NVIDIA’s positioning of the Blackwell Ultra AI Factory Platform suggests incremental, rather than transformative, performance gains over the standard Blackwell chips. A single Ultra chip maintains the same 20 petaflops of AI compute as Blackwell but benefits from a 50% increase in high-bandwidth memory (HBM3e), jumping from 192GB to 288GB.
Similarly, a full-scale DGX GB300 “Superpod” still houses 288 CPUs and 576 GPUs, delivering 11.5 exaflops of FP4 computing—identical to the original Blackwell-based Superpod—though with a 25% increase in total memory, now reaching 300TB. These memory upgrades indicate NVIDIA is prioritizing handling larger models and improving AI reasoning efficiency rather than raw compute power.
Instead of focusing on direct Blackwell-to-Blackwell Ultra comparisons, NVIDIA is emphasizing how its latest platform stacks up against its 2022-era H100 chips, which still power a significant share of AI workloads. The company claims Blackwell Ultra delivers 1.5x the FP4 inference performance of the H100, but the most striking advantage is its ability to speed up AI reasoning.
For instance, an NVL72 cluster running DeepSeek-R1 671B—a massive large language model—can now generate responses in just ten seconds, down from 90 seconds on the H100.
NVIDIA attributes this improvement to a tenfold increase in token processing speed, with Blackwell Ultra handling 1,000 tokens per second compared to the H100’s 100 tokens per second. These figures suggest that while Blackwell Ultra doesn’t dramatically outperform its immediate predecessor, it offers compelling efficiency gains for companies still transitioning from previous-generation architectures.
Vera Rubin Superchip: Next-Generation AI Processing
Following the Blackwell Ultra, NVIDIA plans to release the Vera Rubin superchip in late 2026. Named after the renowned astronomer Vera Rubin, this chip integrates a custom-designed CPU (Vera) and GPU (Rubin).

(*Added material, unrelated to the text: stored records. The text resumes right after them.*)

[src/gpu_wb_params.svh]
`ifndef GPU_WB_PARAMS_SVH
`define GPU_WB_PARAMS_SVH

// Result shape
`define WB_VEC_SIZE     4
`define WB_DATA_WIDTH   32
`define WB_TAG_WIDTH    8
`define WB_ADDR_WIDTH   32

// Vector register file
`define WB_NUM_REGS     16

// Buffer sizes
`define WB_RESULT_DEPTH 8
`define WB_STORE_DEPTH  4

`endif

[src/gpu_wb_pkg.sv]
`include "gpu_wb_params.svh"

package gpu_wb_pkg;

    // All lanes of one result, lane 0 in the low bits
    typedef logic [`WB_VEC_SIZE-1:0][`WB_DATA_WIDTH-1:0] vec_data_t;

    typedef logic [`WB_TAG_WIDTH-1:0] tag_t;

    typedef logic [$clog2(`WB_NUM_REGS)-1:0] reg_idx_t;

    typedef logic [`WB_ADDR_WIDTH-1:0] addr_t;

    // One finished result as held in the result buffer
    typedef struct packed {
        vec_data_t data;
        tag_t      tag;
        reg_idx_t  dest;
        logic      is_vector;
        logic      write_mem;
        addr_t     addr;
    } wb_entry_t;

    // One pending memory write
    typedef struct packed {
        addr_t     addr;
        vec_data_t data;
    } store_entry_t;

endpackage

[src/wb_ctrl.sv]
`timescale 1ns/1ps

`include "gpu_wb_params.svh"

module wb_ctrl
    import gpu_wb_pkg::*;
(
    input  logic                    clk,
    input  logic                    rst_n,

    // Result buffer head
    input  wb_entry_t               i_head,
    input  logic                    i_buf_empty,
    output logic                    o_buf_pop,

    // Scoreboard
    input  logic                    i_stale,
    input  logic                    i_match,
    output logic                    o_sb_clear,

    // Register file write port
    output logic                    o_rf_we,
    output reg_idx_t                o_rf_addr,
    output logic [`WB_VEC_SIZE-1:0] o_rf_mask,
    output vec_data_t               o_rf_data,

    // Store queue
    input  logic                    i_sq_full,
    output logic                    o_sq_push,
    output store_entry_t            o_sq_entry,

    // Status
    input  logic                    i_result_valid,
    input  logic                    i_buf_full,
    output logic                    o_buffer_overflow,
    output logic [7:0]              o_stale_count
);

    logic retire;
    logic reg_retire;
    logic drop;

    // A store head waits while the store queue has no room
    assign retire     = !i_buf_empty && (!i_head.write_mem || !i_sq_full);
    assign reg_retire = retire && !i_head.write_mem;
    assign drop       = reg_retire && i_stale;

    assign o_buf_pop = retire;

    // Store path
    assign o_sq_push       = retire && i_head.write_mem;
    assign o_sq_entry.addr = i_head.addr;
    assign o_sq_entry.data = i_head.data;

    // Register path, scalar results touch lane 0 only
    assign o_rf_we   = reg_retire && !i_stale;
    assign o_rf_addr = i_head.dest;
    assign o_rf_mask = i_head.is_vector ? '1 : `WB_VEC_SIZE'(1);
    assign o_rf_data = i_head.data;

    // Only the newest write for a register releases its pending bit
    assign o_sb_clear = reg_retire && i_match;

    always_ff @(posedge clk or negedge rst_n) begin
        if (!rst_n) begin
            o_buffer_overflow <= 1'b0;
            o_stale_count     <= '0;
        end else begin
            // Sticky until reset
            if (i_result_valid && i_buf_full) begin
                o_buffer_overflow <= 1'b1;
            end
            if (drop) begin
                o_stale_count <= o_stale_count + 8'd1;
            end
        end
    end

endmodule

The Vera CPU, based on NVIDIA’s Olympus architecture, is expected to deliver twice the performance of the current Grace CPUs. The Rubin GPU will support up to 288GB of high-bandwidth memory, significantly enhancing data processing capabilities for complex AI tasks.

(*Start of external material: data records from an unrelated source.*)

--- src/hdl/bus_pkg.sv ---
`default_nettype none

package bus_pkg;

	// CPU bus and AXI data path
	localparam int DATA_W = 32;
	localparam int ADDR_W = 32;
	localparam int STRB_W = DATA_W / 8;

	// AXI3 burst length field
	localparam int LEN_W = 4;

	// AXI response codes
	typedef enum logic [1:0] {
		resp_okay   = 2'b00,
		resp_exokay = 2'b01,
		resp_slverr = 2'b10,
		resp_decerr = 2'b11
	} resp_e;

endpackage

`default_nettype wire
--- src/hdl/mem_pkg.sv ---
`default_nettype none

package mem_pkg;
	import bus_pkg::*;

	// Instruction cache geometry
	localparam int LINE_WORDS = 4;
	localparam int LINE_COUNT = 16;
	localparam int OFFSET_W   = $clog2(LINE_WORDS);
	localparam int INDEX_W    = $clog2(LINE_COUNT);
	localparam int LINE_LSB_W = OFFSET_W + 2;
	localparam int TAG_W      = ADDR_W - INDEX_W - LINE_LSB_W;

	localparam logic [LEN_W-1:0] BURST_LEN = LEN_W'(LINE_WORDS - 1);

	// MIPS segment select, top three address bits
	localparam int SEG_W = 3;
	localparam logic [SEG_W-1:0] SEG_KSEG0 = 3'b100;
	localparam logic [SEG_W-1:0] SEG_KSEG1 = 3'b101;

	// One physical address, seen by the cache and by the bus
	typedef union packed {
		struct packed {
			logic [TAG_W-1:0]    tag;
			logic [INDEX_W-1:0]  index;
			logic [OFFSET_W-1:0] offset;
			logic [1:0]          byte_off;
		} cache;
		struct packed {
			logic [ADDR_W-LINE_LSB_W-1:0] line_base;
			logic [LINE_LSB_W-1:0]        low;
		} bus;
	} phys_addr_u;

endpackage

`default_nettype wire

--- src/hdl/cpu_bus_if.sv ---
`timescale 1ns/1ps
`default_nettype none

interface cpu_ibus_if import bus_pkg::*; ();
	logic              read;
	logic [ADDR_W-1:0] address;
	logic [DATA_W-1:0] rddata;
	logic              stall;

	modport master (
		output read, address,
		input  rddata, stall
	);

	modport slave (
		input  read, address,
		output rddata, stall
	);
endinterface

interface cpu_dbus_if import bus_pkg::*; ();
	logic              read;
	logic              write;
	logic [ADDR_W-1:0] address;
	logic [DATA_W-1:0] wrdata;
	logic [STRB_W-1:0] byteenable;
	logic [DATA_W-1:0] rddata;
	logic              stall;

	modport master (
		output read, write, address, wrdata, byteenable,
		input  rddata, stall
	);

	modport slave (
		input  read, write, address, wrdata, byteenable,
		output rddata, stall
	);
endinterface

`default_nettype wire

--- src/hdl/mips_mem_top.sv ---
`timescale 1ns/1ps
`default_nettype none

module mips_mem_top import bus_pkg::*; (
	input  logic              aclk,
	input  logic              rst_n,

	// Instruction bus
	input  logic              ibus_read,
	input  logic [ADDR_W-1:0] ibus_address,
	output logic [DATA_W-1:0] ibus_rddata,
	output logic              ibus_stall,

	// Data bus
	input  logic              dbus_read,
	input  logic              dbus_write,
	input  logic [ADDR_W-1:0] dbus_address,
	input  logic [DATA_W-1:0] dbus_wrdata,
	input  logic [STRB_W-1:0] dbus_byteenable,
	output logic [DATA_W-1:0] dbus_rddata,
	output logic              dbus_stall,

	// icache AXI
	output logic [ADDR_W-1:0] icache_araddr,
	output logic [LEN_W-1:0]  icache_arlen,
	output logic              icache_arvalid,
	input  logic              icache_arready,
	input  logic [DATA_W-1:0] icache_rdata,
	input  logic              icache_rlast,
	input  logic              icache_rvalid,
	output logic              icache_rready,

	// uncached AXI
	output logic [ADDR_W-1:0] uncached_araddr,
	output logic              uncached_arvalid,
	input  logic              uncached_arready,
	input  logic [DATA_W-1:0] uncached_rdata,
	input  logic [1:0]        uncached_rresp,
	input  logic              uncached_rvalid,
	output logic              uncached_rready,
	output logic [ADDR_W-1:0] uncached_awaddr,
	output logic              uncached_awvalid,
	input  logic              uncached_awready,
	output logic [DATA_W-1:0] uncached_wdata,
	output logic [STRB_W-1:0] uncached_wstrb,
	output logic              uncached_wvalid,
	input  logic              uncached_wready,
	input  logic [1:0]        uncached_bresp,
	input  logic              uncached_bvalid,
	output logic              uncached_bready
);

	cpu_ibus_if ibus_if();
	cpu_dbus_if dbus_if();

	// CPU side of the buses comes from the ports
	assign ibus_if.read    = ibus_read;
	assign ibus_if.address = ibus_address;
	assign ibus_rddata     = ibus_if.rddata;
	assign ibus_stall      = ibus_if.stall;

	assign dbus_if.read       = dbus_read;
	assign dbus_if.write      = dbus_write;
	assign dbus_if.address    = dbus_address;
	assign dbus_if.wrdata     = dbus_wrdata;
	assign dbus_if.byteenable = dbus_byteenable;
	assign dbus_rddata        = dbus_if.rddata;
	assign dbus_stall         = dbus_if.stall;

	cache_controller cache_controller_i (
		.*,
		.ibus (ibus_if.slave),
		.dbus (dbus_if.slave)
	);

endmodule

`default_nettype wire

--- src/hdl/cache_controller.sv ---
`timescale 1ns/1ps
`default_nettype none

module cache_controller import bus_pkg::*, mem_pkg::*; (
	input  logic              aclk,
	input  logic              rst_n,

	cpu_ibus_if.slave         ibus,
	cpu_dbus_if.slave         dbus,

	output logic [ADDR_W-1:0] icache_araddr,
	output logic [LEN_W-1:0]  icache_arlen,
	output logic              icache_arvalid,
	input  logic              icache_arready,
	input  logic [DATA_W-1:0] icache_rdata,
	input  logic              icache_rlast,
	input  logic              icache_rvalid,
	output logic              icache_rready,

	output logic [ADDR_W-1:0] uncached_araddr,
	output logic              uncached_arvalid,
	input  logic              uncached_arready,
	input  logic [DATA_W-1:0] uncached_rdata,
	input  logic [1:0]        uncached_rresp,
	input  logic              uncached_rvalid,
	output logic              uncached_rready,
	output logic [ADDR_W-1:0] uncached_awaddr,
	output logic              uncached_awvalid,
	input  logic              uncached_awready,
	output logic [DATA_W-1:0] uncached_wdata,
	output logic [STRB_W-1:0] uncached_wstrb,
	output logic              uncached_wvalid,
	input  logic              uncached_wready,
	input  logic [1:0]        uncached_bresp,
	input  logic              uncached_bvalid,
	output logic              uncached_bready
);

	// No TLB, so kuseg and kseg2/3 map one to one
	function automatic logic [ADDR_W-1:0] to_phys(input logic [ADDR_W-1:0] vaddr);
		logic [SEG_W-1:0] seg;
		seg = vaddr[ADDR_W-1 -: SEG_W];
		if (seg == SEG_KSEG0 || seg == SEG_KSEG1)
			return {{SEG_W{1'b0}}, vaddr[ADDR_W-SEG_W-1:0]};
		return vaddr;
	endfunction

	cpu_ibus_if ibus_phys();
	cpu_dbus_if dbus_phys();

	assign ibus_phys.read    = ibus.read;
	assign ibus_phys.address = to_phys(ibus.address);
	assign ibus.rddata       = ibus_phys.rddata;
	assign ibus.stall        = ibus_phys.stall;

	assign dbus_phys.read       = dbus.read;
	assign dbus_phys.write      = dbus.write;
	assign dbus_phys.address    = to_phys(dbus.address);
	assign dbus_phys.wrdata     = dbus.wrdata;
	assign dbus_phys.byteenable = dbus.byteenable;
	assign dbus.rddata          = dbus_phys.rddata;
	assign dbus.stall           = dbus_phys.stall;

	icache icache_i (
		.aclk    (aclk),
		.rst_n   (rst_n),
		.ibus    (ibus_phys.slave),
		.araddr  (icache_araddr),
		.arlen   (icache_arlen),
		.arvalid (icache_arvalid),
		.arready (icache_arready),
		.rdata   (icache_rdata),
		.rlast   (icache_rlast),
		.rvalid  (icache_rvalid),
		.rready  (icache_rready)
	);

	uncached_bridge uncached_bridge_i (
		.aclk    (aclk),
		.rst_n   (rst_n),
		.dbus    (dbus_phys.slave),
		.araddr  (uncached_araddr),
		.arvalid (uncached_arvalid),
		.arready (uncached_arready),
		.rdata   (uncached_rdata),
		.rresp   (uncached_rresp),
		.rvalid  (uncached_rvalid),
		.rready  (uncached_rready),
		.awaddr  (uncached_awaddr),
		.awvalid (uncached_awvalid),
		.awready (uncached_awready),
		.wdata   (uncached_wdata),
		.wstrb   (uncached_wstrb),
		.wvalid  (uncached_wvalid),
		.wready  (uncached_wready),
		.bresp   (uncached_bresp),
		.bvalid  (uncached_bvalid),
		.bready  (uncached_bready)
	);

endmodule

`default_nettype wire

--- src/hdl/uncached_bridge.sv ---
`timescale 1ns/1ps
`default_nettype none

module uncached_bridge import bus_pkg::*; (
	input  logic              aclk,
	input  logic              rst_n,

	cpu_dbus_if.slave         dbus,

	output logic [ADDR_W-1:0] araddr,
	output logic              arvalid,
	input  logic              arready,
	input  logic [DATA_W-1:0] rdata,
	input  logic [1:0]        rresp,
	input  logic              rvalid,
	output logic              rready,

	output logic [ADDR_W-1:0] awaddr,
	output logic              awvalid,
	input  logic              awready,
	output logic [DATA_W-1:0] wdata,
	output logic [STRB_W-1:0] wstrb,
	output logic              wvalid,
	input  logic              wready,
	input  logic [1:0]        bresp,
	input  logic              bvalid,
	output logic              bready
);

	typedef enum logic [2:0] {
		br_idle,
		br_read_addr,
		br_read_data,
		br_write,
		br_write_resp,
		br_done
	} state_e;

	state_e state;

	logic [ADDR_W-1:0] addr_r;
	logic [DATA_W-1:0] wdata_r;
	logic [STRB_W-1:0] strb_r;
	logic [DATA_W-1:0] data_r;
	resp_e             resp_q;
	logic              aw_pend;
	logic              w_pend;

	always_ff @(posedge aclk) begin
		if (!rst_n) begin
			state   <= br_idle;
			aw_pend <= 1'b0;
			w_pend  <= 1'b0;
		end else begin
			case (state)
				br_idle: begin
					if (dbus.read) begin
						state <= br_read_addr;
					end else if (dbus.write) begin
						state   <= br_write;
						aw_pend <= 1'b1;
						w_pend  <= 1'b1;
					end
				end
				br_read_addr: begin
					if (arready)
						state <= br_read_data;
				end
				br_read_data: begin
					if (rvalid)
						state <= br_done;
				end
				br_write: begin
					// aw and w may complete in either order
					aw_pend <= aw_pend && !awready;
					w_pend  <= w_pend && !wready;
					if ((!aw_pend || awready) && (!w_pend || wready))
						state <= br_write_resp;
				end
				br_write_resp: begin
					if (bvalid)
						state <= br_done;
				end
				default: state <= br_idle;
			endcase
		end
	end

	always_ff @(posedge aclk) begin
		if (state == br_idle) begin
			addr_r  <= dbus.address;
			wdata_r <= dbus.wrdata;
			strb_r  <= dbus.byteenable;
		end
		if (state == br_read_data && rvalid) begin
			data_r <= rdata;
			resp_q <= resp_e'(rresp);
		end
		if (state == br_write_resp && bvalid)
			resp_q <= resp_e'(bresp);
	end

	assign dbus.stall = (dbus.read || dbus.write) && (state != br_done);

	// Failed reads return a zero word
	assign dbus.rddata = (resp_q inside {resp_slverr, resp_decerr}) ? '0 : data_r;

	assign araddr  = addr_r;
	assign arvalid = (state == br_read_addr);
	assign rready  = (state == br_read_data);

	assign awaddr  = addr_r;
	assign awvalid = (state == br_write) && aw_pend;
	assign wdata   = wdata_r;
	assign wstrb   = strb_r;
	assign wvalid  = (state == br_write) && w_pend;
	assign bready  = (state == br_write_resp);

endmodule

`default_nettype wire

--- src/hdl/icache.sv ---
`timescale 1ns/1ps
`default_nettype none

module icache import bus_pkg::*, mem_pkg::*; (
	input  logic              aclk,
	input  logic              rst_n,

	cpu_ibus_if.slave         ibus,

	output logic [ADDR_W-1:0] araddr,
	output logic [LEN_W-1:0]  arlen,
	output logic              arvalid,
	input  logic              arready,
	input  logic [DATA_W-1:0] rdata,
	input  logic              rlast,
	input  logic              rvalid,
	output logic              rready
);

	typedef enum logic [1:0] {
		st_lookup,
		st_request,
		st_fill,
		st_done
	} state_e;

	state_e state;

	phys_addr_u req_addr;
	phys_addr_u fill_addr;

	logic [TAG_W-1:0]  tag_mem [LINE_COUNT];
	logic [DATA_W-1:0] data_mem [LINE_COUNT*LINE_WORDS];
	logic [LINE_COUNT-1:0] valid_r;

	logic [TAG_W-1:0]    tag_q;
	logic [DATA_W-1:0]   data_q;
	logic                valid_q;
	logic [OFFSET_W-1:0] fill_off;
	logic                hit;

	assign req_addr = ibus.address;

	// Arrays answer one cycle after the address is presented
	assign hit = valid_q && (tag_q == req_addr.cache.tag);

	always_ff @(posedge aclk) begin
		if (!rst_n) begin
			state    <= st_lookup;
			valid_r  <= '0;
			valid_q  <= 1'b0;
			fill_off <= '0;
		end else begin
			valid_q <= valid_r[req_addr.cache.index];
			case (state)
				st_lookup: begin
					if (ibus.read)
						state <= st_done;
				end
				st_done: begin
					if (!ibus.read || hit) begin
						state <= st_lookup;
					end else begin
						state    <= st_request;
						fill_off <= '0;
					end
				end
				st_request: begin
					if (arready)
						state <= st_fill;
				end
				st_fill: begin
					if (rvalid) begin
						fill_off <= fill_off + 1'b1;
						if (rlast) begin
							valid_r[fill_addr.cache.index] <= 1'b1;
							// Rerun the lookup, which now hits
							state <= st_lookup;
						end
					end
				end
				default: state <= st_lookup;
			endcase
		end
	end

	always_ff @(posedge aclk) begin
		tag_q  <= tag_mem[req_addr.cache.index];
		data_q <= data_mem[{req_addr.cache.index, req_addr.cache.offset}];
		if (state == st_done && ibus.read && !hit) begin
			fill_addr.bus.line_base <= req_addr.bus.line_base;
			fill_addr.bus.low       <= '0;
		end
		if (state == st_fill && rvalid) begin
			data_mem[{fill_addr.cache.index, fill_off}] <= rdata;
			if (rlast)
				tag_mem[fill_addr.cache.index] <= fill_addr.cache.tag;
		end
	end

	assign ibus.stall  = ibus.read && !(state == st_done && hit);
	assign ibus.rddata = data_q;

	// Line-aligned incrementing burst
	assign araddr  = fill_addr;
	assign arlen   = BURST_LEN;
	assign arvalid = (state == st_request);
	assign rready  = (state == st_fill);

endmodule

`default_nettype wire

--- config.mk ---
export PLATFORM = sky130hd
export DESIGN_NAME = mips_mem_top
export DESIGN_NICKNAME = d
export VERILOG_FILES = /design/src/hdl/bus_pkg.sv /design/src/hdl/mem_pkg.sv /design/src/hdl/cpu_bus_if.sv /design/src/hdl/mips_mem_top.sv /design/src/hdl/cache_controller.sv /design/src/hdl/uncached_bridge.sv /design/src/hdl/icache.sv
export SDC_FILE = /design/constraint.sdc
export NUM_CORES = 2
export LEC_CHECK = 0
export BUFFER_PORTS_ARGS = -buffer_cell sky130_fd_sc_hd__buf_2
export CORE_ASPECT_RATIO = 2
export CORE_MARGIN = 1
export CORE_UTILIZATION = 25
export CTS_CLUSTER_SIZE = 14
export DETAILED_ROUTE_END_ITERATION = 6
export PLACE_DENSITY = 0.36
export SYNTH_ARGS = -nofsm -noshare
export SYNTH_HDL_FRONTEND = slang
export SYNTH_SLANG_ARGS = --single-unit
--- constraint.sdc ---
create_clock -name aclk -period 6.55 [get_ports aclk]
set_input_delay 0.655 -clock aclk [delete_from_list [all_inputs] [get_ports aclk]]
set_output_delay 0.655 -clock aclk [all_outputs]
set_load 0.01 [all_outputs]
# == After elaboration in Yosys (flattened, before gate mapping) ==
# Memories as Yosys holds them, arrays and structs flattened. A register that Yosys moved wholly into a read port is not among the register bits.
# Index checks and enable logic that the tools add are counted.
# word_totals
ff_bits,156
latch_bits,0
mem_bits_rw,2432
mem_bits_ro,0
input_bits,181
output_inout_bits,209
n_memories,2
# memory_table
name,depth,width,rd,rd_clocked_by_memory_dff,wr,line,text
cache_controller_i.icache_i.data_mem,64,32,1,1,1,icache.sv:33,logic [DATA_W-1:0] data_mem [LINE_COUNT*LINE_WORDS];
cache_controller_i.icache_i.tag_mem,16,24,1,1,1,icache.sv:32,logic [TAG_W-1:0] tag_mem [LINE_COUNT];
# classes
n_addsub,1
multipliers,0
n_div,0
magnitude_cmp,3
eq_ne,27
n_shift,0
mux,38
bitwise_logic,1
n_reduce_logical,39
# ops
op,count
32-bit two-way mux,5
24-bit == test,1
3-bit two-way mux,6
2-bit != test (second input constant),9
2-bit two-way mux,8
16-bit OR,1
3-bit == test (second input constant),5
1-bit logical AND,15
3-bit one-hot mux with 5 select lines,1
1-bit two-way mux,12
4-bit by 5-bit less-than comparator with 1-bit output (second input constant),2
3-bit AND reduction,3
2-bit == test (second input constant),4
2-bit one-hot mux with 4 select lines,1
2-bit nonzero test,4
1-bit logical NOT,7
3-bit by 2-bit == test with 1-bit output (second input constant),2
1-bit logical OR,6
3-bit != test (second input constant),2
5-bit AND reduction,1
1-bit binary-select mux with 4-bit select,1
1-bit demux with 4-bit select,1
4-bit by 1-bit >= comparator with 1-bit output (second input constant),1
2-bit by 1-bit != test with 1-bit output (second input constant),2
other kinds (8),9

# == Depth between registers and ports, before layout ==
# depth
word_depth,9
depth_mapped,10
depth_no_buf,5

# == Hierarchy ==
# A second synthesis with hierarchy kept.
# hier_totals
cells_unflattened,4399
area_unflattened_um2,99196.4
# by_module_without_submodules
mod,instances,cells_each,area_per_inst_um2,seq_area_each_um2
icache,1,4175,95247.6,75412.3
uncached_bridge,1,216,3903.7,3133.0
cache_controller,1,8,45.0,0.0

# == Worst setup path before layout ==
# Ideal clock, no wire load.
# synth_timing
path_type,register -> register
from,register cache_controller_i.uncached_bridge_i.state[0]
to,register cache_controller_i.uncached_bridge_i.addr_r[0] (netlist: cache_controller_i.uncached_bridge_i.araddr[0]) (enable)
setup_time_ns,0.577
t_arrival_ns,5.171
required_ns,5.973
setup_slack_ns,0.802
stages_incl_launch_ff,3
n_path_buf,1
cell_sequence,dfxtp_1 -> clkbuf_1 -> nor3_1
# synth_via
elab_chain_cells,1
# synth_rtl
item,line,text
"start, declared",uncached_bridge.sv:39,state_e state;
"start signal, assigned",uncached_bridge.sv:51,state <= br_idle;
"start signal, assigned",uncached_bridge.sv:58,state <= br_read_addr;
"start signal, assigned",uncached_bridge.sv:60,state <= br_write;
3-bit logical NOT,uncached_bridge.sv:90,if (state == br_idle) begin
"end signal, assigned",uncached_bridge.sv:91,addr_r <= dbus.address;
"end, declared",uncached_bridge.sv:41,logic [ADDR_W-1:0] addr_r;
# Every way passes these cells.
# A chain may end at the register's enable or synchronous reset.

# == Worst setup path after layout ==
# layout_timing
from,input port ibus_address[24]
to,output port ibus_stall
# layout_via
elab_chain_cells,7
# layout_rtl
item,line,text
"start, declared",mips_mem_top.sv:10,"input logic [ADDR_W-1:0] ibus_address,"
32-bit two-way mux,cache_controller.sv:43,if (seg == SEG_KSEG0 || seg == SEG_KSEG1)
32-bit two-way mux (*),cache_controller.sv:45,return vaddr;
24-bit == test (*),icache.sv:45,assign hit = valid_q && (tag_q == req_addr.cache.tag);
1-bit logical AND (*),icache.sv:45,
1-bit logical AND (*),icache.sv:101,assign ibus.stall = ibus.read && !(state == st_done && hit);
1-bit logical NOT (*),icache.sv:101,
1-bit logical AND (*),icache.sv:101,
"end, declared",mips_mem_top.sv:12,"output logic ibus_stall,"
# Every way passes the cells marked *; elsewhere a longest branch is shown, timed or not. The select of a mux whose other input is x is not followed.

==> results.sh <==
export IMPL_dpl_hpwl_um=199600
export IMPL_violations="DRC"
export IMPL_area_delta_synth_final_pct=18.36
export IMPL_hold_ws_ns=0.08347
export IMPL_cellPowerDensity_nw_per_um2=304.0
export IMPL_timing_setup_tns_ns=0
export IMPL_cts_tree="done"
export IMPL_internal_power_mw=27.30
export IMPL_wl_per_cell_um=31.57
export IMPL_antenna_found_initial=7
export IMPL_synth_ff_latch_count=2643
export IMPL_synthFlopType="edfxtp_1"
export IMPL_drt_initial_drc_count=3362
export IMPL_worst_slew_pin_slew_ns=1.362
export IMPL_rsz0062_at_grt="no"
export IMPL_pwr_share_seq_pct=53.6
export IMPL_syn_inst=4359
export IMPL_setup_worst_path_end_class="output pin"
export IMPL_drt_total_wl_um=331200
export IMPL_fill_cells=38390
export IMPL_clk_pin_slew_worst_paths_ns=0.07
export IMPL_grt_overflow=0
export IMPL_layout_drive_gt1_share_pct=31.32
export IMPL_synth_avg_cell_area_um2=22.77
export IMPL_fmax_ghz=0.2323
export IMPL_cts_buffers=244
export IMPL_peakVddDrop_mv=0.2276
export IMPL_fp_dieW_um=447.5
export IMPL_hold_class="input port to register"
export IMPL_initial_utilization_pct=25.16
export IMPL_slew_headroom_pct=8.967
export IMPL_drc=3
export IMPL_final_cell_mix="edfxtp_1 (2561), mux4_2 (612), buf_2 (371)"
export IMPL_core_um2=394400
export IMPL_clock_sinks=2643
export IMPL_die_h_um=893.1
export IMPL_postCtsResizedCells=0
export IMPL_postSynth_asyncResetShare_pct=0
export IMPL_htree_levels=4
export IMPL_hold_violations=0
export IMPL_io_pins=390
export IMPL_cts_hold_fix_buffers=128
export IMPL_netlist_area_um2=99250
export IMPL_gp_congestion=0.7377
export IMPL_arrival_ns=3.65
export IMPL_crit_type="input port to output pin"
export IMPL_drv_cap=0
export IMPL_finalNetCount=5219
export IMPL_status="finished with violations"
export IMPL_worstPathRequired_ns=5.89
export IMPL_grt_start_max_net_pins=75
export IMPL_synth_seq_area_share_pct=79.14
export IMPL_p_sw_mw=8.413
export IMPL_ant_nets=0
export IMPL_clk_latency_ns=0.95
export IMPL_ys_warn_count=0
export IMPL_vias=47590
export IMPL_fin_skew_ns=0.06647
export IMPL_clock_path_buffers=4
export IMPL_layout_commonest_cell="edfxtp_1"
export IMPL_leakage_nw=36.22
export IMPL_rows=326
export IMPL_synth_cell_types=47
export IMPL_cts_root_buf="clkbuf_16"
export IMPL_period_needed_ns=4.305
export IMPL_swShare_pct=23.56
export IMPL_port_buffers=377
export IMPL_crit_path_start_kind="input port"
export IMPL_routed_via_density=4.537
export IMPL_postCtsSetupRepairBufs=0
export IMPL_drtPass1Iterations=7
export IMPL_crit_fanout=3
export IMPL_grt_pass1_wl_um=445000
export IMPL_pwr_share_clk_pct=39.2
export IMPL_period_share_pct=65.73
export IMPL_grt_pass1_vias=51190
export IMPL_power_frac_comb_pct=7.2
export IMPL_final_max_slew_viol_count=0
export IMPL_grt_usage_pct=16.31
export IMPL_setup_viol=0
export IMPL_dieArea_um2=399700
export IMPL_synth_edf_count=2561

The Vera Rubin architecture features a dual-GPU design on a single die, delivering 50 petaFLOPS of FP4 inference performance per chip. This design allows for more efficient processing and reduced latency in AI applications.

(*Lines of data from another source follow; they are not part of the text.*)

--- config.mk ---
export PLATFORM = sky130hd
export DESIGN_NAME = rvCore
export DESIGN_NICKNAME = d
export VERILOG_FILES = /design/src/rvCorePkg.sv /design/src/pipeStageReg.sv /design/src/fetchUnit.sv /design/src/decodeUnit.sv /design/src/registerFile.sv /design/src/executeUnit.sv /design/src/memoryPort.sv /design/src/hazardUnit.sv /design/src/rvCore.sv
export SDC_FILE = /design/constraint.sdc
export NUM_CORES = 2
export LEC_CHECK = 0
export BUFFER_PORTS_ARGS = -buffer_cell sky130_fd_sc_hd__clkbuf_2
export CAP_MARGIN = 20
export CORE_ASPECT_RATIO = 1.5
export CORE_MARGIN = 2
export CORE_UTILIZATION = 55
export CTS_BUF_LIST = sky130_fd_sc_hd__clkbuf_16
export CTS_CLUSTER_SIZE = 12
export DETAILED_ROUTE_END_ITERATION = 7
export PLACE_DENSITY = 0.73
export SETUP_SLACK_MARGIN = 0.15
export SYNTH_ARGS = -nofsm -noshare
export SYNTH_HDL_FRONTEND = slang
export SYNTH_SLANG_ARGS = --single-unit
--- constraint.sdc ---
create_clock -name clock -period 7.65 [get_ports clock]
set_clock_uncertainty 0.1 [all_clocks]
set_input_delay 1.53 -clock clock [delete_from_list [all_inputs] [get_ports clock]]
set_output_delay 1.53 -clock clock [all_outputs]
set_load 0.05 [all_outputs]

Additionally, the Vera CPU, succeeding the Grace CPU, comprises 88 custom Arm cores with simultaneous multithreading, resulting in 176 threads per socket. It also boasts a 1.8TB/s NVLink core-to-core interface, enhancing data transfer speeds between the CPU and GPU components.
The Blackwell Ultra GB300 and Vera Rubin Superchip represent substantial leaps in performance over NVIDIA’s previous chip architectures. The GB300’s 1.5× increase in dense FP4 compute over the B200 translates to more efficient processing of AI workloads, enabling faster training and inference times.
Similarly, the Vera Rubin’s 50 petaFLOPS of FP4 performance per chip signifies a considerable advancement, allowing for the deployment of more sophisticated AI models and applications.
NVIDIA’s aggressive development timeline, with plans for annual releases of new AI chip generations, reflects its commitment to maintaining a leadership position in the AI hardware market.